Selama ini, lanjut Yoseph mengisahkan, dirinya dan warga masyarakat dusun Kolotong, pada umumnya lebih mengandalkan air tadah hujan. Karena di wilayahnya tidak memiliki sumber mata air. Saat musim hujan, warga menampung air pada bak-bak penampung.
"Ketersediaan air tadah hujan kini semain menipis, bahkan sama sekali tidak ada, apalagi musim kemarau seperti saat ini. Bagi warga yang punya uang bisa beli air tengki. Tapi bagi kami, terpaksa minum air dari batang pisang," lanjut Yoseph.

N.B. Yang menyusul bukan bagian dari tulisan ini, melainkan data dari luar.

$ cat config.mk
export PLATFORM = sky130hd
export DESIGN_NAME = multi_initiator
export DESIGN_NICKNAME = d
export VERILOG_FILES = /design/src/rtl/multi_initiator.sv
export SDC_FILE = /design/constraint.sdc
export NUM_CORES = 1
export LEC_CHECK = 0
export CAP_MARGIN = 30
export CORE_AREA = 2 2 91 93
export CTS_BUF_LIST = sky130_fd_sc_hd__clkbuf_8
export CTS_CLUSTER_DIAMETER = 200
export CTS_CLUSTER_SIZE = 28
export DETAILED_ROUTE_END_ITERATION = 8
export DIE_AREA = 0 0 93 95
export MAX_ROUTING_LAYER = met4
export PLACE_DENSITY = 0.82
export SKIP_CTS_REPAIR_TIMING = 1
export SYNTH_ARGS = -nofsm -noshare
export SYNTH_HDL_FRONTEND = slang
export SYNTH_SLANG_ARGS = --single-unit
$ cat constraint.sdc
create_clock -name clock -period 2.6 [get_ports clock]
set_clock_uncertainty 0.1 [all_clocks]
set_input_delay 0.52 -clock clock [delete_from_list [all_inputs] [get_ports clock]]
set_output_delay 0.52 -clock clock [all_outputs]
set_load 0.03 [all_outputs]
<file path="config.mk">
export PLATFORM = sky130hd
export DESIGN_NAME = mem_access_ctrl
export DESIGN_NICKNAME = d
export VERILOG_FILES = /design/src/rtl/mem_ctrl_pkg.sv /design/src/rtl/mem_req_fifo.sv /design/src/rtl/mem_access_ctrl.sv
export SDC_FILE = /design/constraint.sdc
export NUM_CORES = 1
export LEC_CHECK = 0
export BUFFER_PORTS_ARGS = -buffer_cell sky130_fd_sc_hd__clkbuf_2
export CAP_MARGIN = 0
export CORE_MARGIN = 2
export CORE_UTILIZATION = 56
export DETAILED_ROUTE_END_ITERATION = 7
export PLACE_DENSITY = 0.87
export SLEW_MARGIN = 5
export SYNTH_ARGS = -nofsm -noshare
export SYNTH_HDL_FRONTEND = slang
export SYNTH_SLANG_ARGS = --single-unit
</file>
<file path="constraint.sdc">
create_clock -name clk -period 2.87 [get_ports clk]
set_input_delay 0.574 -clock clk [delete_from_list [all_inputs] [get_ports clk]]
set_output_delay 0.574 -clock clk [all_outputs]
set_load 0.05 [all_outputs]
</file>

Yoseph menuturkan di wilayah dusun Kolong khususnya dan desa Bura Bekor, tidak memiliki sumber mata air, pasca diguncang gempa bumi dan tsumani tahun 1992 lalu.
Untuk mendapatkan air bersih, warga biasanya harus berjalan kaki sejauh 8 km menuju mata air pomat yang berada di desa Hokor.

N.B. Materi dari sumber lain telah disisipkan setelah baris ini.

`src/rtl/bsg_wormhole_inject_arbiter.sv`:
```
// +-----------------------------------------------------------------------------+
// | bsg_wormhole_inject_arbiter: round-robin wormhole arbiter for one injection   |
// | link; the grant is locked per packet. Optional counter macro:                 |
// | BSG_WORMHOLE_INJECT_ARBITER_STATS_EN. Revision: 1.0                           |
// +-----------------------------------------------------------------------------+
`default_nettype none

module bsg_wormhole_inject_arbiter #(
  parameter int flit_width_p = 64,
  parameter int num_req_p    = 4,
  parameter int len_offset_p = 8,
  parameter int len_width_p  = 4
) (
  input  logic                              clk_i,
  input  logic                              reset_n_i,
  input  logic [num_req_p*flit_width_p-1:0] req_data_i,
  input  logic [num_req_p-1:0]              req_v_i,
  output logic [num_req_p-1:0]              req_ready_and_o,
  output logic [flit_width_p-1:0]           data_o,
  output logic                              v_o,
  input  logic                              ready_and_i,
  output logic [num_req_p-1:0]              grant_o,
  output logic                              busy_o,
  output logic [15:0]                       pkt_count_o
);

  localparam int                  ptr_w_lp    = (num_req_p > 1) ? $clog2(num_req_p) : 1;
  localparam logic [ptr_w_lp:0]   num_req_lp  = (ptr_w_lp+1)'(num_req_p);
  localparam logic [ptr_w_lp-1:0] last_req_lp = ptr_w_lp'(num_req_p - 1);

  typedef enum logic [0:0] {
    IDLE = 1'b0,
    BUSY = 1'b1
  } state_e;

  state_e                  state_r, state_n;
  logic [ptr_w_lp-1:0]     rr_ptr_r, rr_ptr_n;
  logic [ptr_w_lp-1:0]     owner_r, owner_n;
  logic [len_width_p-1:0]  remaining_r, remaining_n;

  logic [flit_width_p-1:0] flits [num_req_p];
  logic [ptr_w_lp-1:0]     winner;
  logic                    found;
  logic [ptr_w_lp:0]       cand;
  logic [ptr_w_lp-1:0]     sel;
  logic [ptr_w_lp-1:0]     next_ptr;
  logic [num_req_p-1:0]    grant_raw;
  logic [len_width_p-1:0]  hdr_len;
  logic                    xfer;
  logic                    last_body;

  for (genvar g = 0; g < num_req_p; g++) begin : g_unpack
    assign flits[g] = req_data_i[g*flit_width_p +: flit_width_p];
  end

  // Search upward from rr_ptr with wrap; the sum stays below 2*num_req_p.
  always_comb begin
    winner = rr_ptr_r;
    found  = 1'b0;
    cand   = '0;
    for (int i = 0; i < num_req_p; i++) begin
      cand = {1'b0, rr_ptr_r} + (ptr_w_lp+1)'(i);
      if (cand >= num_req_lp) cand = cand - num_req_lp;
      if (!found && req_v_i[cand[ptr_w_lp-1:0]]) begin
        found  = 1'b1;
        winner = cand[ptr_w_lp-1:0];
      end
    end
  end

  assign next_ptr = (winner == last_req_lp) ? '0 : winner + ptr_w_lp'(1);
  assign sel      = (state_r == BUSY) ? owner_r : winner;

  always_comb begin
    grant_raw = '0;
    if (state_r == BUSY) begin
      grant_raw = num_req_p'(1) << owner_r;
    end else if (found) begin
      grant_raw = num_req_p'(1) << winner;
    end
  end

  // Outputs are forced idle while reset is held, not just after the first edge.
  assign grant_o         = reset_n_i ? grant_raw : '0;
  assign data_o          = flits[sel];
  assign v_o             = req_v_i[sel] & (|grant_o);
  assign req_ready_and_o = {num_req_p{ready_and_i}} & grant_o;
  assign busy_o          = (state_r == BUSY);

  assign xfer      = v_o & ready_and_i;
  assign hdr_len   = data_o[len_offset_p +: len_width_p];
  assign last_body = (remaining_r == len_width_p'(1));

  always_ff @(posedge clk_i or negedge reset_n_i) begin
    if (!reset_n_i) begin
      state_r     <= IDLE;
      rr_ptr_r    <= '0;
      owner_r     <= '0;
      remaining_r <= '0;
    end else begin
      state_r     <= state_n;
      rr_ptr_r    <= rr_ptr_n;
      owner_r     <= owner_n;
      remaining_r <= remaining_n;
    end
  end

  always_comb begin
    state_n     = state_r;
    rr_ptr_n    = rr_ptr_r;
    owner_n     = owner_r;
    remaining_n = remaining_r;
    case (state_r)
      IDLE: begin
        if (xfer) begin
          rr_ptr_n = next_ptr;
          if (hdr_len != '0) begin
            state_n     = BUSY;
            owner_n     = winner;
            remaining_n = hdr_len;
          end
        end
      end
      BUSY: begin
        // A stalled owner only inserts bubbles; arbitration resumes after the tail.
        if (xfer) begin
          remaining_n = remaining_r - len_width_p'(1);
          if (last_body) state_n = IDLE;
        end
      end
      default: state_n = IDLE;
    endcase
  end

`ifdef BSG_WORMHOLE_INJECT_ARBITER_STATS_EN
  logic        pkt_done;
  logic [15:0] pkt_count_r;

  assign pkt_done = xfer & (((state_r == IDLE) && (hdr_len == '0)) ||
                            ((state_r == BUSY) && last_body));

  always_ff @(posedge clk_i or negedge reset_n_i) begin
    if (!reset_n_i) begin
      pkt_count_r <= 16'h0;
    end else if (pkt_done) begin
      pkt_count_r <= pkt_count_r + 16'd1;
    end
  end

  assign pkt_count_o = pkt_count_r;
`else
  assign pkt_count_o = 16'h0;
`endif

endmodule

`default_nettype wire
```
`config.mk`:
```
export PLATFORM = sky130hd
export DESIGN_NAME = bsg_wormhole_inject_arbiter
export DESIGN_NICKNAME = d
export VERILOG_FILES = /design/src/rtl/bsg_wormhole_inject_arbiter.sv
export SDC_FILE = /design/constraint.sdc
export NUM_CORES = 1
export LEC_CHECK = 0
export ABC_AREA = 1
export BUFFER_PORTS_ARGS = -buffer_cell sky130_fd_sc_hd__buf_2
export CORE_AREA = 2 2 137 139
export CTS_BUF_LIST = sky130_fd_sc_hd__clkbuf_8
export DETAILED_ROUTE_END_ITERATION = 10
export DIE_AREA = 0 0 139 141
export SLEW_MARGIN = 20
export SYNTH_ARGS = -nofsm -noshare
export SYNTH_HDL_FRONTEND = slang
export SYNTH_SLANG_ARGS = --single-unit
```
`constraint.sdc`:
```
create_clock -name clk_i -period 4 [get_ports clk_i]
set_clock_uncertainty 0.1 [all_clocks]
set_input_delay 0.6 -clock clk_i [delete_from_list [all_inputs] [get_ports clk_i]]
set_output_delay 0.6 -clock clk_i [all_outputs]
set_load 0.005 [all_outputs]
```
Word level (Yosys, flattened, before mapping)
Index checks and enable logic that the tools add are counted.
{ "totals": {"elab_cells": 85, "ff_bits": 9, "inputBits": 263} }
{ "op_classes": {"n_mux": 39, "addsub": 9, "reduce_logical": 11, "eq_ne": 5, "n_lt_le_gt_ge": 10, "bitwise": 5, "shifts": 2} }
{ "op_table": {"columns": ["operator", "n"], "rows": [
  ["64-bit binary-select mux with 2-bit select", 1],
  ["64-bit 2-to-1 mux", 2],
  ["4-bit 2-to-1 mux", 6],
  ["2-bit 2-to-1 mux", 10],
  ["2-bit by 3-bit < comparator with 1-bit output (second input constant)", 5],
  ["1-bit 2-to-1 mux", 13],
  ["3-bit >= comparator (second input constant)", 4],
  ["1-bit binary-select mux with 2-bit select", 5],
  ["4-bit one-hot mux with 2 select lines", 1],
  ["1-bit by 2-bit left shift with 4-bit output (first input constant)", 2],
  ["2-bit by 1-bit subtractor with 2-bit output (second input constant)", 4],
  ["2-bit by 2-bit adder with 3-bit output (second input constant)", 2],
  ["3-bit AND reduction", 2],
  ["4-bit bitwise AND", 1],
  ["4-bit by 1-bit == test with 1-bit output (second input constant)", 1],
  ["2-bit != test (second input constant)", 2],
  ["4-bit nonzero test", 1],
  ["4-bit OR reduction", 1],
  ["4-bit by 1-bit subtractor with 4-bit output (second input constant)", 1],
  ["2-bit by 1-bit adder with 3-bit output (second input constant)", 1],
  ["2-bit by 3-bit >= comparator with 1-bit output (second input constant)", 1],
  ["1-bit logical AND", 3],
  ["1-bit logical NOT", 3],
  ["2-bit inverter with 3-bit output", 1],
  ["7 further kinds", 8]
]} }

Logic depth before layout (Yosys ltp)
{ "depth": {"ltp_word": 23, "depth_mapped": 22} }

Worst setup path after synthesis
No wires, ideal clock.
{ "synth_timing": {"path_type": "input -> output", "startpoint": "input req_v_i[2]", "endpoint": "output data_o[12]", "path_slack_ns": 1.181, "cell_stages": 13, "arrival_ns": 2.119, "t_required_ns": 3.300, "path_cell_list": "nand2_1 nand2_1 inv_1 o21ai_1 nand4_1 nand2_2 nand2_4 nand2_4 buf_8 buf_4 buf_2 nand2_1 a32oi_1"} }
{ "synth_between": {"elab_chain_len": 17} }
{ "synth_rtl": {"columns": ["item", "line", "source"], "rows": [
  ["start, declared", "17", "input logic [num_req_p-1:0] req_v_i,"],
  ["1-bit binary-select mux with 2-bit select", "64", "if (!found && req_v_i[cand[ptr_w_lp-1:0]]) begin"],
  ["1-bit 2-to-1 mux (not written as such)", "64", null],
  ["1-bit 2-to-1 mux", "64", null],
  ["1-bit logical NOT", "64", null],
  ["1-bit logical AND", "64", null],
  ["1-bit 2-to-1 mux", "64", null],
  ["1-bit logical NOT", "64", null],
  ["1-bit logical AND", "64", null],
  ["1-bit 2-to-1 mux", "64", null],
  ["1-bit logical NOT", "64", null],
  ["1-bit logical AND", "64", null],
  ["2-bit 2-to-1 mux (*)", "64", null],
  ["2-bit 2-to-1 mux (*)", "72", "assign sel = (state_r == BUSY) ? owner_r : winner;"],
  ["2-bit inverter with 3-bit output (not written as such) (*)", "85", "assign data_o = flits[sel];"],
  ["64-bit binary-select mux with 2-bit select (*)", "85", null],
  ["64-bit 2-to-1 mux (not written as such) (*) (2 in a row)", "85", null],
  ["end, declared", "19", "output logic [flit_width_p-1:0] data_o,"]
]} }
Every way passes the cells marked *; elsewhere a longest branch is shown, timed or not. The select of a mux whose other input is x is not followed.

Final worst setup path
{ "layout_timing": {"startpoint": "register rr_ptr_r[0]", "endpoint": "output data_o[34]"} }
{ "layout_between": {"elab_chain_len": 19} }
{ "layout_rtl": {"columns": ["item", "line", "source"], "rows": [
  ["start, declared", "37", "logic [ptr_w_lp-1:0] rr_ptr_r, rr_ptr_n;"],
  ["start signal, assigned", "102", "rr_ptr_r <= rr_ptr_n;"],
  ["branches (longest 13 deep; another with 2-bit by 1-bit adder with 3-bit output)", null, null],
  ["2-bit 2-to-1 mux (*)", "64", null],
  ["2-bit 2-to-1 mux (*)", "72", null],
  ["2-bit inverter with 3-bit output (not written as such) (*)", "85", null],
  ["64-bit binary-select mux with 2-bit select (*)", "85", null],
  ["64-bit 2-to-1 mux (not written as such) (*) (2 in a row)", "85", null]
]} }
Every way passes the cells marked *. The select of a mux whose other input is x is not followed.

==> key figures <==
Run status
  – Status: finished, final reports clean

Worst setup path
  – R2r setup slk: 0.86 ns
  – WP data required: 3.30 ns
  – R2R Path Start: rr_ptr_r[0]
  – Worst Setup SP: rr_ptr_r[0]
  – Worst setup path category: flop to output port
  – Crit path capture: data_o[34]
  – Crit path max fanout: 42
  – Capturing point of the worst reg2reg path: owner_r[1]
  – Setup crit end kind: output port
  – Startpoint class of the critical path: flop
  – Reg2reg path depth: 17
  – CP Data Arrival Time: 2.99 ns

Global routing
  – GR Util All Layers: 14.4%
  – Residual overflow from global routing: 0
  – Vias in the first global route: 4268
  – First-pass GRT wire length: 23200 µm
  – Initial antenna violation count: 5
  – Largest net degree at the start of global routing: 89

Layout
  – Most common cell after layout, fill and taps aside: buf_2
  – Most frequent cells in the layout: buf_2, nand2_1, a21oi_1, a32oi_1, nand3_1
  – Share of cells above drive strength 1: 44.4%
  – Area growth syn-to-layout: 60.2%
  – Final Net Count: 1149
  – Final std cells w/o fill: 1114
  – Fillcell total: 2097

Route
  – DR DRC count: 0
  – Routed WL: 15900 µm
  – Via density: 4.52
  – Wire per inst: 14.3 µm
  – Starting DRC count in detailed routing: 241
  – Final ANT Viol Nets: 0
  – Routed via count: 5035
  – First-pass DRT Iterations: 5

CTS
  – Clock Tree Buf Depth: 2
  – Cts bufs inserted: 3
  – CTS tree: built
  – Root Driver: clkbuf_8
  – Clock sinks: 9
  – CTS clock-pin slew for the worst setup and hold paths: 0.05 ns
  – Clock insertion delay at the later pin of the skew report: 0.24 ns
  – Max H-tree Level: 1

STA
  – Setup_tns: 0 ns
  – Final worst path period need: 3.69 ns
  – Final hold vios: 0
  – Slew Limit Fails: 0
  – Fmax: 271 MHz
  – Endpoints failing setup: 0
  – Unrepaired setup endpoints after global routing: no
  – Final Cycle Share: 92.2%

Run
  – Max Cap Violations: 0

Floorplan
  – Initial Util: 17.2%
  – Die X: 139 µm
  – Die area: 19600 µm²
  – CORE AREA: 18300 µm²
  – Die Y: 141 µm
  – Io pins: 353
  – Num rows: 50

Pwr
  – Worst vdd ir: 448 µV
  – Static Leak: 0.00283 µW
  – Power per cell area: 1060 nW/µm²

Place
  – Port bufs: 336
  – Routability cong.: 0.855
  – Inst Count DP: 1109
  – Final HPWL DP: 13300 µm

Yosys
  – Dominant synthesized flop cell: dfrtp_1
  – Synth warn: 0
  – Post-synth EDFFs: 0
  – Yosys top cell by area: nand2_1
  – Largest cells by area after synthesis: nand2_1, a32oi_1, a21oi_1
  – Yosys top cell area share: 30.3%
  – Cells after synthesis: 570
  – Synth Cell Area: 3140 µm²
  – Async SR Flop Fraction: 100%
  – Number of synthesized register bits: 9
  – Yosys cell types: 32
  – Post-synthesis average cell area: 5.52 µm²
  – Seq/Total Area, Yosys: 7.16%

Min path
  – Hold crit path type: input port to asynchronous set/reset pin
-- how the worst min path moves through the flow --
stage / slack (ns) / end / startpoint
detailed placement: 0.36 / remaining_r[1] / remaining_r[1]
floorplan: 0.20 / busy_o / reset_n_i
global placement: 0.35 / remaining_r[1] / remaining_r[1]
CTS: 0.15 / remaining_r[0] / reset_n_i
finish: 0.14 / remaining_r[0] / reset_n_i
global route: 0.15 / remaining_r[1] / reset_n_i
-- state kept, by name (all words and copies together) (netlist names) --
signal and cells:
rr_ptr_r 2, busy_o 1, owner_r 2, remaining_r 4
-- critical path, stage by stage, from the launching register on --
cell and delay (ns):
dfrtp_1 0.50, inv_2 0.20, nand2_1 0.07, nand2_1 0.12, inv_1 0.05, o21ai_1 0.24
nand4_1 0.15, nand2_2 0.17, nand2_4 0.13, nand2_4 0.13, buf_4 0.38, nand2_1 0.10
a32oi_1 0.30, buf_2 0.17
-- synth_stat cells (6+ instances only) --
cell type / n
a21oi_1: 59
a32oi_1: 59
buf_2: 27
buf_4: 18
clkbuf_1: 11
dfrtp_1: 9
ha_1: 6
inv_1: 24
inv_2: 6
nand2_1: 254
nand2_2: 14
nand3_1: 30
nand3_2: 6
nor2_1: 11
-- cell type report --
type                       instances  area (µm²)  area share [%]
multi-input combinational        486        2530            50.2
timing repair buffer             349        1820            36.1
tap                              234         293            5.81
sequential                         9         225            4.47
inverter                          31         121            2.41
clock buffer                       3        41.3           0.820
clock inverter                     1        3.75          0.0745
antenna                            1        2.50          0.0497
-- routing by layer --
layer,GRT usage [%],wire length [µm]
met2,23.5,7320
met4,1.06,245
met3,2.45,1310
met1,20.8,7040
met5,0,0
-- what timing repair did --
action,in CTS,in global routing
resized for setup,0,2
hold buffers,0,0
setup endpoints to repair,0,4
buffers inserted,0,0
-- metrics by stage --
| step | area (µm²) | setup WS (ns) | total power (µW) | hold WS [ns] | utilization (%) |
|---|---|---|---|---|---|
| floorplan | 3200 | 1.18 | 3460 | 0.204 | - |
| global placement | 4980 | 0.410 | 5220 | 0.354 | 27.3 |
| detailed placement | 4980 | 0.365 | 5250 | 0.359 | 27.3 |
| CTS | 5030 | 0.130 | 5380 | 0.146 | 27.5 |
| global route | 5030 | 0.0195 | 5930 | 0.155 | 27.6 |
| finish | 5040 | 0.314 | 5340 | 0.139 | 27.6 |
-- report_power, final --
part           total (µW)  internal, µW  switching, µW
Clock                 107          67.2           39.8
Combinational        5040          1960           3080
Sequential            192           135           56.5
-- cell families (layout without fill, tap and decap cells) --
| family | after synthesis | after routing | synth area share (%) |
|---|---|---|---|
| other | 1 | 17 | 0.119 |
| and+or+nand+nor | 334 | 334 | 47.9 |
| buffers and inverters | 90 | 384 | 14.3 |
| AOI/OAI and AO/OA | 128 | 128 | 27.6 |
| xor gates and xnor gates | 2 | 2 | 0.557 |
| adders and majority gates | 6 | 6 | 2.39 |
| DFF | 9 | 9 | 7.16 |
(Power assumes the default switching activity.)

"terkadang saya dan warga lainnya, harus jalan kaki ke mata air sejauh 8 km untuk mendapatkan air minum bersih. Namun sekarang kami hanya bisa pasrah dengan mengkonsumsi yang diambil dari batang pisang," ujarnya penuh kepasrahan.
Sementara itu, Hermiana Hamseh, Kepala Dusun Klotong mengakui, saat ini sedikitnya 250 kepala keluarga kesulitan akan air bersih, lantaran pasokan air tanah hujan di rumah-runah warga terus berkurang bahkan ada yang sudah habis.
"Kami krisis air saat ini, hanya warga yang punya uang lah yang bisa membeli air tengki seharga Rp 300 ribu agar bisa digunakan untuk kebutuhan setiap hari," tegas Hermiana.